Developing countries say they need at least another $60 billion between now and 2015 — starting with $20 billion from next year — to deal with a climate change-induced rise in droughts, floods, rising sea levels and storms.
But the United States and European Union have refused to put concrete figures on the table for 2013-2020 funding, citing tough financial times.
“The EU cannot accept a text that includes a commitment to $60 billion in public money in 2015 considering the budget constraints that we face,” French Development Minister Pascal Canfin told journalists late Friday.
There was also deadlock on a demand by least developed countries and those most at risk of sea level rise that provision be made for losses they suffer because of climate change — which they blame on the West’s polluting ways ever since the industrial era.
With no signs of progress, a sign went up in the conference media centre around 04.00 am (0100 GMT) to announce that a “presentation of outcomes and next steps towards closure” will be made at 07.30am.
NGOs and delegates have expressed frustration at the pace of negotiations that coincided with a slew of fresh scientific warnings that Earth faces a calamitous future of more frequent extreme weather events.
The UN is targeting a maximum temperature rise of two degrees Celsius (3.6 deg Fahrenheit) on pre-industrial levels that scientists believe will be manageable, but recent evidence warns the planet may be on the path to double that.
One of the key disputes in Doha was “hot air”, the name given to greenhouse gas emission quotas that countries were given under the first leg of the 1997 Kyoto Protocol and did not use — some 13 billion tonnes in total.
The credits can be sold to nations battling to meet their own quotas, meaning that greenhouse gas levels decrease on paper but not in the atmosphere.

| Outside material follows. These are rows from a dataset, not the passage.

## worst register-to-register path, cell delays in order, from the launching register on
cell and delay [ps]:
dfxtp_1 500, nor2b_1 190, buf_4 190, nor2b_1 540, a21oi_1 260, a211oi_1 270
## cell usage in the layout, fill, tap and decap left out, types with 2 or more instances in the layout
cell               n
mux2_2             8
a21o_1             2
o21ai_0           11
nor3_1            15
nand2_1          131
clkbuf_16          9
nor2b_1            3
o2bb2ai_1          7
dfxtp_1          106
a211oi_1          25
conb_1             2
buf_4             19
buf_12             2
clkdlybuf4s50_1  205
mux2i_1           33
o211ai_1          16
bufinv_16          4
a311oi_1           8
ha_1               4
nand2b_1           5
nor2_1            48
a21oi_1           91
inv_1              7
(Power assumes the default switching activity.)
`config.mk`:
```
export PLATFORM = sky130hd
export DESIGN_NAME = mux_8_32_flat
export DESIGN_NICKNAME = d
export VERILOG_FILES = /design/src/rtl/mux_8_32_if.sv /design/src/rtl/mux_8_32.sv /design/src/flat_wrapper.sv
export SDC_FILE = /design/constraint.sdc
export NUM_CORES = 1
export LEC_CHECK = 0
export CAP_MARGIN = 0
export CORE_MARGIN = 2
export CORE_UTILIZATION = 36
export CTS_CLUSTER_DIAMETER = 80
export DETAILED_ROUTE_END_ITERATION = 10
export RECOVER_POWER = 50
export SLEW_MARGIN = 10
export SYNTH_ARGS = -nofsm -noshare
export SYNTH_HDL_FRONTEND = slang
export SYNTH_SLANG_ARGS = --single-unit
```
`constraint.sdc`:
```
create_clock -name clk_4f -period 4.29 [get_ports clk_4f]
set_clock_uncertainty 0.2 [all_clocks]
set_input_delay 0.6435 -clock clk_4f [delete_from_list [all_inputs] [get_ports clk_4f]]
set_output_delay 0.6435 -clock clk_4f [all_outputs]
set_load 0.01 [all_outputs]
```
`src/rtl/mux_8_32_if.sv`:
```
// Byte-in / word-out bus of the 8->32 packer.
// The packer takes the slave modport; the byte source and word sink take the master.
interface mux_8_32_if;
    logic [7:0]  data_in;
    logic        valid;
    logic [31:0] data_out;
    logic        valid_out;
    logic        word_stb;
    logic        frag_err;

    modport master (output data_in, valid,
                    input  data_out, valid_out, word_stb, frag_err);
    modport slave  (input  data_in, valid,
                    output data_out, valid_out, word_stb, frag_err);
endinterface

```
`src/rtl/mux_8_32.sv`:
```
// Packs four consecutive valid bytes, MSB first, into a 32-bit word.
// The word is held with valid_out for HOLD cycles. Words broken off mid-assembly raise frag_err.
module mux_8_32 #(
    parameter int HOLD = 4
) (
    input  logic      clk_4f,
    input  logic      reset,
    mux_8_32_if.slave bus
);
    logic [1:0]  sel_q,  sel_d;
    logic [31:0] acc_q,  acc_d;
    logic [31:0] data_q, data_d;
    logic [2:0]  hold_q, hold_d;
    logic        vout_q, vout_d;
    logic        stb_q,  stb_d;
    logic        frag_q, frag_d;

    always_comb begin
        sel_d  = sel_q;
        acc_d  = acc_q;
        data_d = data_q;
        hold_d = hold_q;
        stb_d  = 1'b0;
        frag_d = 1'b0;
        if (bus.valid) begin
            unique case (sel_q)
                2'd0: acc_d[31:24] = bus.data_in;
                2'd1: acc_d[23:16] = bus.data_in;
                2'd2: acc_d[15:8]  = bus.data_in;
                default: begin
                    data_d = {acc_q[31:8], bus.data_in};
                    stb_d  = 1'b1;
                end
            endcase
            sel_d = sel_q + 2'd1;
        end else if (sel_q != 2'd0) begin
            frag_d = 1'b1;
            sel_d  = 2'd0;
            acc_d  = '0;
        end
        // A completion reloads the hold timer even when it would have expired.
        if (stb_d)
            hold_d = 3'(HOLD);
        else if (hold_q != 3'd0)
            hold_d = hold_q - 3'd1;
        vout_d = (hold_d != 3'd0);
    end

    always_ff @(posedge clk_4f or negedge reset) begin
        if (!reset) begin
            sel_q  <= '0;
            acc_q  <= '0;
            data_q <= '0;
            hold_q <= '0;
            vout_q <= 1'b0;
            stb_q  <= 1'b0;
            frag_q <= 1'b0;
        end else begin
            sel_q  <= sel_d;
            acc_q  <= acc_d;
            data_q <= data_d;
            hold_q <= hold_d;
            vout_q <= vout_d;
            stb_q  <= stb_d;
            frag_q <= frag_d;
        end
    end

    assign bus.data_out  = data_q;
    assign bus.valid_out = vout_q;
    assign bus.word_stb  = stb_q;
    assign bus.frag_err  = frag_q;
endmodule

```
`src/flat_wrapper.sv`:
```
// flat-port wrapper written by rule: the top's interface ports become plain ports
module mux_8_32_flat 
#(
    parameter int HOLD = 4
)
  (clk_4f, reset, bus_data_in, bus_valid, bus_data_out, bus_valid_out, bus_word_stb, bus_frag_err);
  mux_8_32_if bus_i ();
  input  logic clk_4f;
  input  logic reset;
  input wire logic [$bits(bus_i.data_in)-1:0] bus_data_in;
  input wire logic [$bits(bus_i.valid)-1:0] bus_valid;
  output wire logic [$bits(bus_i.data_out)-1:0] bus_data_out;
  output wire logic [$bits(bus_i.valid_out)-1:0] bus_valid_out;
  output wire logic [$bits(bus_i.word_stb)-1:0] bus_word_stb;
  output wire logic [$bits(bus_i.frag_err)-1:0] bus_frag_err;
  assign bus_i.data_in = bus_data_in;
  assign bus_i.valid = bus_valid;
  assign bus_data_out = bus_i.data_out;
  assign bus_valid_out = bus_i.valid_out;
  assign bus_word_stb = bus_i.word_stb;
  assign bus_frag_err = bus_i.frag_err;
  mux_8_32 #(.HOLD(HOLD)) u_core (.clk_4f(clk_4f), .reset(reset), .bus(bus_i));
endmodule
```
==> out/metrics.csv <==
metric;value;unit
CTS sink count;64;
CP max stage delay;1.00;ns
Post-Syn Area;2880;µm²
hold endpoint;u_core.acc_q[31];
first-pass GRT wire length;9.49;mm
crit path capture type;flop;
number of diodes;0;
XOR/XNOR share of the synthesized area;0.00304;
Final HPWL DP;3.69;mm
slew margin rel.;-0.673;
Critical Path, Cell by Cell;dlygate4sd3_1, buf_4, inv_1, ha_1, o21ai_0;
gpl congestion;0.761;
critical path's slowest cell;dlygate4sd3_1;
number of fill cells;692;
largest net degree at the start of global routing;48;
final slew viol count;48;
worst flop-to-flop path startpoint;u_core.sel_q[0];
worst reg2reg endpoint;u_core.bus.data_out[17];
complex-gate fraction of the synthesized area;0.0682;
cell count after placement;350;
status;finished with violations;
GR Overflow Total;0;
Distinct cells, synth;27;
CTS buffer count;9;
Power, Total;0.00248;W
Core Region;7730;µm²
Final Cycle Share;0.647;
largest buffer count on any clock path;2;
DRC viols;0;
FP Rows;32;
Port-buffer cells;45;
nature of the critical path startpoint;input pin;
Worst-path clk slew;0.07;ns
Cell Area, Placed;3360;µm²
Layout Area Growth over Synthesis;24.6;%
post-synth net total;233;
mux contribution to synthesized area;0.158;
Worst R2R Path Depth;4;
Antenna Nets Post-Route;0;
routed wire length;5.66;mm
Synth Area in Simple Gates;0.135;
initial DRC count;95;
RSZ-0062 raised after global routing;no;
setup bufs post-CTS;0;
Non-Filler Instances;366;
Hold Vio Cnt, Final;0;
Vias/cell;4.90;
upper clock frequency limit;361;MHz
Die Footprint;8730;µm²
Critical Path RT;4.29;ns
hold buffers post-CTS;0;
Ports;46;
post-CTS sizing;0;
max cap viols;1;
YS warnings;0;
violations in the final reports;max-capacitance violations, max-slew violations;
Synth Area per Inst;13.4;µm²
Seq cells post-synth;64;
vias in the first global route;1845;
H-tree levels;3;
Initial Utilization;0.373;
total power divided by cell area;691;nW/µm²
largest family of logic cells by synthesized area;multiplexers;
post-synthesis adder-cell area fraction;0.0304;
final instance area;3590;µm²
Root Buffer;clkbuf_8;
nets;277;
antenna violations before repair;0;
first-pass iteration count of the detailed router;4;
Worst Hold Depth;2;
TritonCTS clock tree;done;
setup TNS;0;ns
hold wc startpoint;u_core.acc_q[31];
setup violators final;0;
Clock Latency Late Sink;0.34;ns
Die H;93.4;µm
worst vdd ir;0.266;mV
class of the most critical setup path;in2reg;
GRT Util Overall;0.141;
die boundary width;93.4;µm
actual slew at the worst max-slew pin;2.51;ns
layout cells sized above 1;0.220;
register-to-register setup slack;1.73;ns
WP data arrival;2.78;ns
drt wl/cell;15.5;µm
Post-Syn Instances;215;
leakage power;1.79;nW
type of the most critical hold path;reg2reg;
peak fanout along the critical path;20;
post-layout minimum cycle time;2.77;ns
total number of vias;1794;
post-synthesis sequential area ratio;0.556;
==> cells by family after synthesis <==
| group | count (synthesis) |
|---|---|
| buffers and inverters | 23 |
| adder cells (fa/ha/maj) | 7 |
| XOR/XNOR | 1 |
| AND/OR/NAND/NOR | 60 |
| flip-flops | 64 |
| AO/OA/AOI/OAI | 28 |
| multiplexers | 32 |
==> state kept, by name (all words and copies together) (netlist names) <==
| signal | count |
|---|---|
| u_core.bus.word_stb | 1 |
| u_core.bus.data_out | 32 |
| u_core.sel_q | 2 |
| u_core.bus.frag_err | 1 |
| u_core.hold_q | 3 |
| u_core.bus.valid_out | 1 |
| u_core.acc_q | 24 |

Poland and Russia emitted much less than their lenient limits, and insisted in Doha on being allowed to bank the difference beyond 2012 — a move most other parties vehemently oppose.
Agreement on hot air is key to the Doha delegates extending the life of the Kyoto pact, whose first leg expires on December 31.
The protocol is the world’s only binding pact on curbing greenhouse gases, but it locks in only developed nations and excludes major developing polluters such as China and India, as well as the United States, which refused to ratify it.
A new 2020 deal, due to be finalised by 2015, will include commitments for all the nations of the world.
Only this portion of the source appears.